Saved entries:
★ ★ ★
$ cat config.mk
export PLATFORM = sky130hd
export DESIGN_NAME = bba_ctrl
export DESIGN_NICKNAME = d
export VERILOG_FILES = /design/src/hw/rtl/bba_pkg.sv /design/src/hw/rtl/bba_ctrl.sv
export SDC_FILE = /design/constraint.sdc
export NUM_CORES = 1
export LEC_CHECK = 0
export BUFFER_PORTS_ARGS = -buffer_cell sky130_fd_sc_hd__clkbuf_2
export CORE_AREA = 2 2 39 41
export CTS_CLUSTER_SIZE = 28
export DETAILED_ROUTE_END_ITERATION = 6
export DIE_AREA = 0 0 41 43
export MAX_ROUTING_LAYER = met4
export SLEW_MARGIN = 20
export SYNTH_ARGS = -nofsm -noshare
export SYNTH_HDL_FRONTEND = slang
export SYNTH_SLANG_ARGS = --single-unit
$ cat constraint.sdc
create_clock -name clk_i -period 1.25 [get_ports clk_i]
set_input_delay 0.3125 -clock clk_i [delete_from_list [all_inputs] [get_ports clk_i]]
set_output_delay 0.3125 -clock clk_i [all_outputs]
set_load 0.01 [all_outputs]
★ ★ ★
WHAT IS BEING ASKED: The line with "export DESIGN_NAME = bba_ctrl" and every line after it up to the end of the entries: output those exactly, and only those.

ANSWER AREA:
export DESIGN_NAME = bba_ctrl
export DESIGN_NICKNAME = d
export VERILOG_FILES = /design/src/hw/rtl/bba_pkg.sv /design/src/hw/rtl/bba_ctrl.sv
export SDC_FILE = /design/constraint.sdc
export NUM_CORES = 1
export LEC_CHECK = 0
export BUFFER_PORTS_ARGS = -buffer_cell sky130_fd_sc_hd__clkbuf_2
export CORE_AREA = 2 2 39 41
export CTS_CLUSTER_SIZE = 28
export DETAILED_ROUTE_END_ITERATION = 6
export DIE_AREA = 0 0 41 43
export MAX_ROUTING_LAYER = met4
export SLEW_MARGIN = 20
export SYNTH_ARGS = -nofsm -noshare
export SYNTH_HDL_FRONTEND = slang
export SYNTH_SLANG_ARGS = --single-unit
$ cat constraint.sdc
create_clock -name clk_i -period 1.25 [get_ports clk_i]
set_input_delay 0.3125 -clock clk_i [delete_from_list [all_inputs] [get_ports clk_i]]
set_output_delay 0.3125 -clock clk_i [all_outputs]
set_load 0.01 [all_outputs]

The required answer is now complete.